ED currently with voice coach in hotel lobby, and as was putting ED off, I have found yet another computer. I am strying to find my way around the Spanish keyboard, and had just about sussed it, when I realised that this one seems to have Spanish keys, but has been adapted software wise I presume for the English speaking market, so all the keys say the wrong thing. Confused? I am!

ED has to do a snow scene today. It is currently 15 C in Madrid, but rain is threatened, which could cause a problem. Apparently fake snow and rain do not mix well. Still, we have been to two capiltals this week. Maybe we'll have to upsticks and go to a third where fake snow can work? In your dreams Sally Lomax!

ED must wear clothes in shoot that she wouldn't normally be seen dead in. Amazing what payment can do. Perhaps the answer to all teenage solving difficulties is to pay them.

Better go. Orange in Spain is calling!

Wednesday, November 22, 2006

Going Mad!

Never knew that international travel can be included in the job description of a mother!

It is completely mad.

At 10.30 a.m. this morning I was walking the dog with mother in law and hubby and now here we are in Madrid. (Hubby had already taken the day off, and mother in law had come up to visit from Devon, because a few weeks ago he won tickets to a "Take That" concert in London tonight. We never win anything, so that in itself was pretty amazing. Took some organising. Hubby arranged day off and MIL to come and look after the brood.)

We had thought that as we had heard nothing by 5 p.m. last night that she hadn´t been successful at Monday´s audition. So in the words of all those nauseating people on t.v. competitions, we both said: "It´s ok We´ve had a great day out, and it´s been such a wonderful experience". You can imagine the sugary sweetness of the sentiment as we say it.

Then at 5.15 p.m. yesterday evening Tarquin phoned. Tarquin is ED's agent gained from mother running a stage school and trying out agency system on daughter, to see if students can get jobs.

"You´re the hot favourite" he said, but they are not making a final decision until tomorrow morning." Talk about last minute. We knew that the filming was to be in Madrid on Thursday and Friday.

10 a.m. this morning. Phone Tarquin. Still no news.

10.30 a.m. Go for walk with dog, as decide am probably going to London tonight to see "Take That" and not going to be international parental traveller.
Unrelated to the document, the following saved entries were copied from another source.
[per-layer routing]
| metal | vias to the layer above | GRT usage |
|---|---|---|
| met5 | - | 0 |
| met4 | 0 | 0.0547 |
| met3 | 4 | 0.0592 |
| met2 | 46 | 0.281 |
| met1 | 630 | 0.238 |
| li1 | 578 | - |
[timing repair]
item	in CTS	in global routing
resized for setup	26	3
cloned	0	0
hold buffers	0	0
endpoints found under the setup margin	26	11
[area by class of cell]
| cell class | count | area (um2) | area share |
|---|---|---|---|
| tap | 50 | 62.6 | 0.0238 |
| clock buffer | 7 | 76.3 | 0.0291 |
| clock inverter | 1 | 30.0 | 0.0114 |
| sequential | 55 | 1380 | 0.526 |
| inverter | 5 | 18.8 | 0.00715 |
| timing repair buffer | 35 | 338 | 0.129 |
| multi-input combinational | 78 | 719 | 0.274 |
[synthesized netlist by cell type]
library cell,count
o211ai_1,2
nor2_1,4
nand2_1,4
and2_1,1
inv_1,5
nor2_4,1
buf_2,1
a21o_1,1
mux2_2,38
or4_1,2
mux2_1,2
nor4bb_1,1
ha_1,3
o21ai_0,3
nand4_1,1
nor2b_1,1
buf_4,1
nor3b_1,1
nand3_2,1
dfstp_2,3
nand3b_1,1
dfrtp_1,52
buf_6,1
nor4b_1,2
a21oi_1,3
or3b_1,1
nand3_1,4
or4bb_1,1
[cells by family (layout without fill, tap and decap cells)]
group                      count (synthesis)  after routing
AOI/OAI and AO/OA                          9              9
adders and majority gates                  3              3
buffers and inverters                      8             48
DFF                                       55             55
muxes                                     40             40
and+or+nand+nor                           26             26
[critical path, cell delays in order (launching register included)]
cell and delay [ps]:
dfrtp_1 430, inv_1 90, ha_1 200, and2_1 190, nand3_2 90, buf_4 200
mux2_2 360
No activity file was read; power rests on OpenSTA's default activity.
$ cat src/rtl/tph_dot_shifter.sv
module tph_dot_shifter
  import tph_pkg::*;
#(
  parameter int WORD_W    = 8,
  parameter int WORDS     = 216,
  parameter int SCLK_HALF = 3,
  parameter int LATCH_W   = 4
) (
  input  logic              clk_i,
  input  logic              rst_ni,
  input  logic              launch_i,
  input  logic [WORD_W-1:0] data_i,
  input  logic              valid_i,
  input  logic              seq_busy_i,
  output logic              ready_o,
  output logic              idle_o,
  output logic              sdata_o,
  output logic              sclk_o,
  output logic              latch_o,
  output logic              fire_o
);
  localparam int DIV_W = $clog2(SCLK_HALF + 1);
  localparam int BIT_W = $clog2(WORD_W + 1);
  localparam int WRD_W = $clog2(WORDS + 1);
  localparam int LAT_W = $clog2(LATCH_W + 1);
  localparam logic [DIV_W-1:0] DIV_LAST = DIV_W'(SCLK_HALF - 1);
  localparam logic [BIT_W-1:0] BIT_LAST = BIT_W'(WORD_W - 1);
  localparam logic [WRD_W-1:0] WRD_LAST = WRD_W'(WORDS - 1);
  localparam logic [LAT_W-1:0] LAT_LAST = LAT_W'(LATCH_W - 1);

  sh_state_e         st_q;
  logic [WORD_W-1:0] sreg_q;
  logic [DIV_W-1:0]  div_q;
  logic [BIT_W-1:0]  bit_q;
  logic [WRD_W-1:0]  wrd_q;
  logic [LAT_W-1:0]  lat_q;

  assign ready_o = (st_q == SH_LOAD);
  assign idle_o  = (st_q == SH_IDLE);
  assign sclk_o  = (st_q == SH_HI);
  assign latch_o = (st_q == SH_LATCH);
  assign sdata_o = sreg_q[WORD_W-1];
  assign fire_o  = (st_q == SH_LATCH) && (lat_q == LAT_LAST);

  always_ff @(posedge clk_i or negedge rst_ni) begin
    if (!rst_ni) begin
      st_q   <= SH_IDLE;
      sreg_q <= '0;
      div_q  <= '0;
      bit_q  <= '0;
      wrd_q  <= '0;
      lat_q  <= '0;
    end else begin
      unique case (st_q)
        SH_IDLE: if (launch_i) begin
          st_q  <= SH_LOAD;
          wrd_q <= '0;
        end
        SH_LOAD: if (valid_i) begin
          sreg_q <= data_i;
          bit_q  <= '0;
          div_q  <= '0;
          st_q   <= SH_LO;
        end
        SH_LO: if (div_q == DIV_LAST) begin
          div_q <= '0;
          st_q  <= SH_HI;
        end else begin
          div_q <= div_q + 1'b1;
        end
        SH_HI: if (div_q == DIV_LAST) begin
          div_q <= '0;
          if (bit_q == BIT_LAST) begin
            if (wrd_q == WRD_LAST) begin
              st_q <= SH_WAIT;
            end else begin
              wrd_q <= wrd_q + 1'b1;
              st_q  <= SH_LOAD;
            end
          end else begin
            bit_q  <= bit_q + 1'b1;
            sreg_q <= sreg_q << 1;
            st_q   <= SH_LO;
          end
        end else begin
          div_q <= div_q + 1'b1;
        end
        // hold latch until previous line's strobes are over
        SH_WAIT: if (!seq_busy_i) begin
          lat_q <= '0;
          st_q  <= SH_LATCH;
        end
        SH_LATCH: if (lat_q == LAT_LAST) begin
          st_q <= SH_IDLE;
        end else begin
          lat_q <= lat_q + 1'b1;
        end
        default: st_q <= SH_IDLE;
      endcase
    end
  end

  p_sdata_stable_r3: assert property (@(posedge clk_i) disable iff (!rst_ni)
    sclk_o |-> $stable(sdata_o));

  p_latch_after_stb_r10: assert property (@(posedge clk_i) disable iff (!rst_ni)
    latch_o |-> !seq_busy_i);
endmodule
$ cat src/rtl/pin_irq_pkg.sv
package pin_irq_pkg;

    localparam int ADDR_W = 2;

    typedef enum logic [ADDR_W-1:0] {
        SEL_ENABLE   = 2'd0,
        SEL_POLARITY = 2'd1,
        SEL_INEN     = 2'd2,
        SEL_FLAGS    = 2'd3
    } reg_sel_e;

    // Configuration of one pin.
    typedef struct packed {
        logic irq_en;
        logic rise;     // 1: low-to-high counts, 0: high-to-low counts
        logic in_en;
    } pin_cfg_t;

    // Returns 1 when a transition from prev to cur matches the chosen direction.
    function automatic logic edge_match(input logic cur, input logic prev, input logic rise);
        logic changed;
        changed = cur ^ prev;
        return changed & (rise ? cur : ~cur);
    endfunction

endpackage

$ cat src/rtl/pin_sync.sv
module pin_sync #(
    parameter int W      = 16,
    parameter int STAGES = 2
) (
    input  logic         clk,
    input  logic         rst,
    input  logic [W-1:0] raw,
    output logic [W-1:0] synced
);
    logic [W-1:0] chain [STAGES];

    for (genvar s = 0; s < STAGES; s++) begin : g_stage
        if (s == 0) begin : g_first
            always_ff @(posedge clk) begin
                if (rst) chain[s] <= '0;
                else     chain[s] <= raw;
            end
        end else begin : g_next
            always_ff @(posedge clk) begin
                if (rst) chain[s] <= '0;
                else     chain[s] <= chain[s-1];
            end
        end
    end

    assign synced = chain[STAGES-1];
endmodule

$ cat src/rtl/pin_edge_detect.sv
module pin_edge_detect
    import pin_irq_pkg::*;
#(
    parameter int W = 16
) (
    input  logic         clk,
    input  logic         rst,
    input  logic [W-1:0] level,
    input  logic [W-1:0] rise_sel,
    input  logic [W-1:0] in_en,
    output logic [W-1:0] edge_hit
);
    logic [W-1:0] prev_q;

    // The previous sample tracks the pin every cycle, including while the
    // input is disabled, so switching the input on never shows a stale step.
    always_ff @(posedge clk) begin
        if (rst) prev_q <= '0;
        else     prev_q <= level;
    end

    for (genvar i = 0; i < W; i++) begin : g_pin
        assign edge_hit[i] = in_en[i] & edge_match(level[i], prev_q[i], rise_sel[i]);
    end
endmodule

$ cat src/rtl/pin_irq_regs.sv
module pin_irq_regs
    import pin_irq_pkg::*;
#(
    parameter int W = 16
) (
    input  logic              clk,
    input  logic              rst,
    input  logic              bus_wr,
    input  logic [ADDR_W-1:0] bus_addr,
    input  logic [W-1:0]      bus_wdata,
    input  logic [W-1:0]      edge_hit,
    output logic [W-1:0]      rise_sel,
    output logic [W-1:0]      in_en,
    output logic [W-1:0]      irq_en,
    output logic [W-1:0]      flags,
    output logic [W-1:0]      bus_rdata,
    output logic              irq
);
    pin_cfg_t [W-1:0] cfg_q;
    logic [W-1:0]     flags_q;
    logic [W-1:0]     clr_mask;
    reg_sel_e         sel;

    assign sel = reg_sel_e'(bus_addr);

    for (genvar i = 0; i < W; i++) begin : g_cfg
        always_ff @(posedge clk) begin
            if (rst) begin
                cfg_q[i] <= '0;
            end else if (bus_wr) begin
                case (sel)
                    SEL_ENABLE:   cfg_q[i].irq_en <= bus_wdata[i];
                    SEL_POLARITY: cfg_q[i].rise   <= bus_wdata[i];
                    SEL_INEN:     cfg_q[i].in_en  <= bus_wdata[i];
                    default:      ;
                endcase
            end
        end
        assign rise_sel[i] = cfg_q[i].rise;
        assign in_en[i]    = cfg_q[i].in_en;
        assign irq_en[i]   = cfg_q[i].irq_en;
    end

    // A clear and a new event on the same edge: the event wins.
    assign clr_mask = (bus_wr && sel == SEL_FLAGS) ? bus_wdata : '0;

    always_ff @(posedge clk) begin
        if (rst) flags_q <= '0;
        else     flags_q <= (flags_q & ~clr_mask) | edge_hit;
    end

    always_ff @(posedge clk) begin
        if (rst) irq <= 1'b0;
        else     irq <= |(flags_q & irq_en);
    end

    always_comb begin
        case (sel)
            SEL_ENABLE:   bus_rdata = irq_en;
            SEL_POLARITY: bus_rdata = rise_sel;
            SEL_INEN:     bus_rdata = in_en;
            default:      bus_rdata = flags_q;
        endcase
    end

    assign flags = flags_q;
endmodule

$ cat src/rtl/pin_irq_capture.sv
module pin_irq_capture
    import pin_irq_pkg::*;
#(
    parameter int N_PINS      = 16,
    parameter int SYNC_STAGES = 2
) (
    input  logic              clk,
    input  logic              rst,
    input  logic [N_PINS-1:0] pin_in,
    input  logic              bus_wr,
    input  logic [ADDR_W-1:0] bus_addr,
    input  logic [N_PINS-1:0] bus_wdata,
    output logic [N_PINS-1:0] bus_rdata,
    output logic              irq
);
    logic [N_PINS-1:0] level;
    logic [N_PINS-1:0] rise_vec;
    logic [N_PINS-1:0] inen_vec;
    logic [N_PINS-1:0] en_vec;
    logic [N_PINS-1:0] edge_hit;
    logic [N_PINS-1:0] flags_q;

    pin_sync #(.W(N_PINS), .STAGES(SYNC_STAGES)) u_sync (
        .clk    (clk),
        .rst    (rst),
        .raw    (pin_in),
        .synced (level)
    );

    pin_edge_detect #(.W(N_PINS)) u_edge (
        .clk      (clk),
        .rst      (rst),
        .level    (level),
        .rise_sel (rise_vec),
        .in_en    (inen_vec),
        .edge_hit (edge_hit)
    );

    pin_irq_regs #(.W(N_PINS)) u_regs (
        .clk       (clk),
        .rst       (rst),
        .bus_wr    (bus_wr),
        .bus_addr  (bus_addr),
        .bus_wdata (bus_wdata),
        .edge_hit  (edge_hit),
        .rise_sel  (rise_vec),
        .in_en     (inen_vec),
        .irq_en    (en_vec),
        .flags     (flags_q),
        .bus_rdata (bus_rdata),
        .irq       (irq)
    );
endmodule

$ cat config.mk
export PLATFORM = sky130hd
export DESIGN_NAME = pin_irq_capture
export DESIGN_NICKNAME = d
export VERILOG_FILES = /design/src/rtl/pin_irq_pkg.sv /design/src/rtl/pin_sync.sv /design/src/rtl/pin_edge_detect.sv /design/src/rtl/pin_irq_regs.sv /design/src/rtl/pin_irq_capture.sv
export SDC_FILE = /design/constraint.sdc
export NUM_CORES = 1
export LEC_CHECK = 0
export ABC_AREA = 1
export BUFFER_PORTS_ARGS = -buffer_cell sky130_fd_sc_hd__clkbuf_2
export CORE_ASPECT_RATIO = 1.75
export CORE_UTILIZATION = 43
export DETAILED_ROUTE_END_ITERATION = 16
export HOLD_SLACK_MARGIN = 0.15
export SETUP_SLACK_MARGIN = 0.3
export SLEW_MARGIN = 15
export SYNTH_ARGS = -nofsm -noshare
export SYNTH_HDL_FRONTEND = slang
export SYNTH_SLANG_ARGS = --single-unit
$ cat constraint.sdc
create_clock -name clk -period 2.5 [get_ports clk]
set_clock_uncertainty 0.1 [all_clocks]
set_input_delay 0.125 -clock clk [delete_from_list [all_inputs] [get_ports clk]]
set_output_delay 0.125 -clock clk [all_outputs]
set_load 0.01 [all_outputs]
**Word level (Yosys, flattened, before mapping)**

Memory sizes are Yosys's and may differ from the RTL's.
Index checks and enable logic that the tools add are counted.

- Bits in read-only memories: 0
- Memories: 1
- Word-level logic and storage cells: 154
- Bits in latches: 0
- Memory bits (writable): 32
- Output and inout port bits: 17
- Input port bits: 37
- Flip-flop bits (word level): 81

- Reductions and logical operators: 6
- Add/subtract/negate cells: 0
- Bitwise logic cells: 70
- Divide/modulo/power cells: 0
- Multiplexer cells: 23
- Shifts and indexed selects: 0
- Order comparisons: 0
- Multiply operators: 0
- Equal/unequal tests: 3

Memories:

| memory | depth | width | rd ports | clocked after memory_dff | write ports | line | text |
|---|---|---|---|---|---|---|---|
| u_sync.chain | 2 | 16 | 2 | 0 | 2 | pin_sync.sv:10 | `logic [W-1:0] chain [STAGES];` |

Operators with widths:

| cell | count |
|---|---|
| $mux 16 | 3 |
| $pmux 16 s3 | 1 |
| $and 1x1->1 | 32 |
| $and 16x16->16 | 2 |
| $mux 1 | 19 |
| $not 1->1 | 16 |
| $not 16->16 | 1 |
| $or 16x16->16 | 1 |
| $reduce_or 16->1 | 1 |
| $xor 1x1->1 | 16 |
| $reduce_and 2->1 | 3 |
| $eq 2x2->1 const B | 2 |
| $eq 2x1->1 const B | 1 |
| $logic_not 2->1 | 1 |
| $or 1x1->1 | 2 |
| $logic_and 1x1->1 | 1 |

**Logic depth before layout (Yosys ltp)**

- Depth after elaboration: 6
- Depth in mapped cells: 6

**Cells and area by module**

Synthesis repeated with hierarchy kept, for this count alone.

- Cells, all modules: 670
- Area total of the unflattened synthesis: 4727.0 µm²

By module, submodules not included:

| module | cells each | times used | area each (µm²) |
|---|---|---|---|
| pin_irq_regs | 409 | 1 | 2895.3 |
| pin_edge_detect | 162 | 1 | 917.1 |
| pin_sync | 99 | 1 | 914.6 |

**Worst setup path after synthesis**

OpenSTA, ideal clock, no wires.

- Path kind: input port to flip-flop
- Start: in rst
- End: reg u_regs.flags_q[13] (netlist: u_regs.flags[13])
- Stages: 4
- Arrival: 0.782 ns
- Data required time: 2.268 ns
- Setup slack: 1.486 ns
- Path buffers: 3
- Setup time: 0.132 ns
- Cell sequence: clkbuf_1 > buf_2 > clkbuf_1 > a21oi_1

RTL lines:

| what | line | text |
|---|---|---|
| from (decl) | pin_irq_capture.sv:8 | `input logic rst,` |
| to (signal assigned) | pin_irq_regs.sv:49 | `else flags_q <= (flags_q & ~clr_mask) \| edge_hit;` |
| to (decl) | pin_irq_regs.sv:20 | `logic [W-1:0] flags_q;` |

No word-level cell between the ends.

**Worst setup path after layout**

- Start: in bus_wr
- End: reg u_regs.irq_en[4] (netlist name)

- Word-level cells in the longest chain between the ends: 1

Ends and longest elaborated chain:

| what | line | text |
|---|---|---|
| from (decl) | pin_irq_capture.sv:10 | `input logic bus_wr,` |
| $reduce_and 2->1 (no line) | - |  |

No other way between the ends.
A chain may end at the register's enable or synchronous reset.

==> impl_results.md <==
* CP Class: input pin to register
* Peak VDD IR at between 0.5 and 0.6 mV
* Crit path max fanout at 17
* Slew headroom at between 40% and 50%
* Syn Nets at ~640
* CTS Buffer Depth at 2
* Endpoints failing hold at 0
* CTS root buf: clkbuf_16
* Critical Path Start Type: input pin
* Syn-to-layout area delta at 31.7%
* Slowest stage cell, crit path: dlygate4sd3_1
* # port buffers at 53
* Die H at between 100 and 150 µm
* Critical path cell sequence: dlygate4sd3_1, buf_2, buf_4, nand2_4, inv_6, nand2_1, a21oi_1, dlygate4sd3_1
* RSZ-0062 raised after global routing: false
* Delay of the slowest critical-path stage at 0.57 ns
* ANT cells at 0
* Post-Syn Instances at approximately 600
* Die ar. at 10800 µm²
* CTS Sinks at roughly 110
* Register area share after synthesis at around half
* Overall Global Routing Usage at between 20 and 25%
* Clk Latency, worst-skew pair at ~0.4 ns
* Setup WS pre-CTS at ~0.8 ns
* F_max at 478 MHz
* Critical Path Most Common Cell: dlygate4sd3_1
* Detailed Routing Iterations Pass 1 at 4
* Routability cong. at about 0.77
* Largest net degree at the start of global routing at 62
* Number of max-cap violations at 0
* Ys Warns at 0
* TritonCTS Buffers at 17
* Post-DP HPWL at roughly 7000 µm
* Worst Tran Pin Value at roughly 0.75 ns
* DR WL/cell at between 10 and 15 µm
* Layout cell share with drive strength beyond 1 at around 14%
* CP top delay family: buffers and inverters
* CTS tree: done
* H-tree depth at 4
* Worst hold slack at between 0.2 and 0.25 ns
* Number of antenna-violating nets in the routed design at 0
* GRT Residual Overflow at 0
* Drt drc at 0
* Clk pin slew, worst setup/hold paths at 0.05 ns
* Synthesized area at 4460 µm²
* Die Width at around 79 µm
* First-pass GRT wire length at between 15000 and 20000 µm
* HP Class: input pin to register
* Final worst slack at a little over 0.4 ns
* Initial DRC count at between 200 and 300
* Antenna violations before repair at 0
* Core area at roughly 10000 µm²
* PD cells at 800 nW/µm²
* Worst EP required at between 2 and 3 ns
* DR vias at about 4000
* Final nets at ~740
* WP buf/inv at 5
* Post-synth cell types at 21
* Initial Util at between 40% and 50%
* Status: finished clean
* Critical Path Sink Type: register
* Total Wirelength at around 11000 µm
* Final setup violation count at 0
* Mean Syn Cell Area at approximately 7.4 µm²
* CP arrival at 2.34 ns
* Final Cycle Share at about 84%
* Leakage at approximately 2.5 nW
* Fin. max-slew vios at 0
* I/O pin cnt at between 50 and 60
* Vias per inst at 4.94
* Minimum clock period after layout at approximately 2.1 ns
* #FFs+latches synth at between 100 and 150
* Site row count at 48
* Total Power at ~4.7 mW
* TNS Setup at 0 ns
* Number of global-route vias before repair at approximately 4000
## registers in the layout (all words and copies together) (netlist names)
name / count
u_sync.chain: 32
u_regs.flags: 16
u_regs.in_en: 16
u_regs.irq: 1
u_edge.prev_q: 16
u_regs.irq_en: 16
u_regs.rise_sel: 16
## cell usage in the layout (no fill, tap or decap), types with 6 or more instances in the layout
master           n
o21ai_0         16
a21oi_1         48
nand2_1        187
inv_1           66
nor2_1          70
buf_4            6
clkbuf_2        51
dfxtp_1        113
clkbuf_8         6
clkbuf_16       17
a211oi_1        15
o2111ai_1       16
dlygate4sd3_1   48
nand3_1         32
## cell families (layout without fill, tap and decap cells)
family / after synthesis / count (layout) / synth area share [%]
buffers and inverters: 96 / 204 / 9.45
and+or+nand+nor: 296 / 296 / 26.7
DFF: 113 / 113 / 50.7
AOI/OAI and AO/OA: 96 / 96 / 13.1
## synth_stat cells
library cell    n  area [µm²]
inv_2           1        3.75
nor2_1         70         263
inv_4           1        6.26
nor2_4          3        33.8
buf_6           4        45.0
a21oi_1        48         240
buf_1           2        7.51
nand2_2         2        12.5
clkbuf_1        7        26.3
inv_1          66         248
nand3_1        32         160
a211oi_1       15         113
nand3_2         1        10.0
o21ai_0        16        80.1
buf_4           4        30.0
nand2_1       187         702
o2111ai_1      16         140
a211oi_2        1        12.5
nand2_4         1        11.3
dfxtp_1       113        2260
buf_2          11        55.1
## repair_timing
action                                  in CTS  in global routing
hold buffers                                48                  0
hold endpoints to repair                    95                  0
endpoints found under the setup margin       0                  3
buffers inserted                             0                  0
gates resized for setup                      0                  2
## final timing paths
path / from / slack (ns) / cells after the start / end
setup / recovery: bus_wr / 0.41 / 8 / u_regs.irq_en[4]$_SDFFE_PP0P_
hold / removal: bus_addr[1] / 0.23 / 6 / u_regs.flags[7]$_SDFF_PP0_
setup reg to reg: u_regs.irq_en[4]$_SDFFE_PP0P_ / 1.21 / 3 / u_regs.irq_en[4]$_SDFFE_PP0P_
hold reg to reg: u_sync.chain[0][3]$_SDFF_PP0_ / 0.30 / 2 / u_sync.chain[1][3]$_SDFF_PP0_
## per-layer routing
metal	share of wire, %	track usage, %	routed length (µm)	vias up
met5	0	0	0	-
met4	2.0	10.5	215	0
met3	5.0	5.93	547	18
met2	51	38.4	5630	88
met1	42	24.9	4620	1907
li1	-	-	-	2105
## worst reg2reg max path, delay by kind of cell, from the launching register on
family | cells | cell delay [ns]
buf+inv | 1 | 0.57
flops | 1 | 0.35
compound gates | 1 | 0.16
simple gates | 1 | 0.06
## final cells by class
cell class                 count  area (µm²)
inverter                      68         260
multi-input combinational    392        1780
timing repair buffer         107         806
clock buffer                  24         512
fill                         955        4100
tap                          125         156
sequential                   113        2260
clock inverter                 5         100
## per-stage QoR
| step | util (%) | cell area, µm² | cells |
|---|---|---|---|
| 2_1_floorplan | - | 4460 | 601 |
| 3_3_place_gp | 47.9 | 4780 | 757 |
| 3_5_place_dp | 47.9 | 4780 | 757 |
| 4_1_cts | 58.9 | 5870 | 834 |
| 5_1_grt | 58.9 | 5870 | 834 |
| 6_report | 58.9 | 5870 | 834 |
## power breakdown
| group | switching [mW] | total, mW | internal (mW) | leakage (nW) |
|---|---|---|---|---|
| Combinational | 0.192 | 0.329 | 0.137 | 1.27 |
| Sequential | 0.0290 | 1.90 | 1.87 | 0.923 |
| Clock | 0.771 | 2.47 | 1.70 | 0.304 |
(Power assumes the default switching activity.)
12 0´clock. Phone rings. In a completely non excited way, T says. "Well, they´ve booked her. Where´s your nearest airport? And can I have both your passport numbers?" I am to go too, because ED is only 16 and they feel that it is more appropriate. Birmingham I reply. "I´ll call back," he says.

12.05. "No planes that work from Birmingham. Where else? "
Heathrow or Cardiff is probably best I say. (Decide to avoid Bristol, due to impossible drive across or round Bristol itself).

12.10. "We´ve booked you on the 3.35." We can´t, I say. It´s over 2 hours to Heathrow from here.

12.15. "Youré on the 4.35. Can´t be any later, because there is a costume fitting tonight. "

Hubby meanwhile has gone to collect eldest daughter from school, where he has to explain to Head the necessity to take her out of school for 2 1/2 days. She is in the 6th form, so legally she is covered, but he takes the educational viewpoint of course. "From the school´s point of view, as an educator, I have to advise you that I really don´t think that this is a good idea. But of course, it is your call." Hubby manfully rises to the occasion and tells Headteacher that it is important that Emily does this and that they have to go, now, as flight is leaving very soon. From Heathrow.

12.20. Throw my bag together very quickly, Probably pack completely inappropriate clothing. Have no idea what the temparature is in Madrid and no time to find out.

12.35 Talk to eldest daughter on phone. Directs me to do packing.

12.49. Write super quick blog to let world know the news. MIL downloads camera, so that we can take it, even though it has very weak and on way out batteries. Will buy some at Heathrow.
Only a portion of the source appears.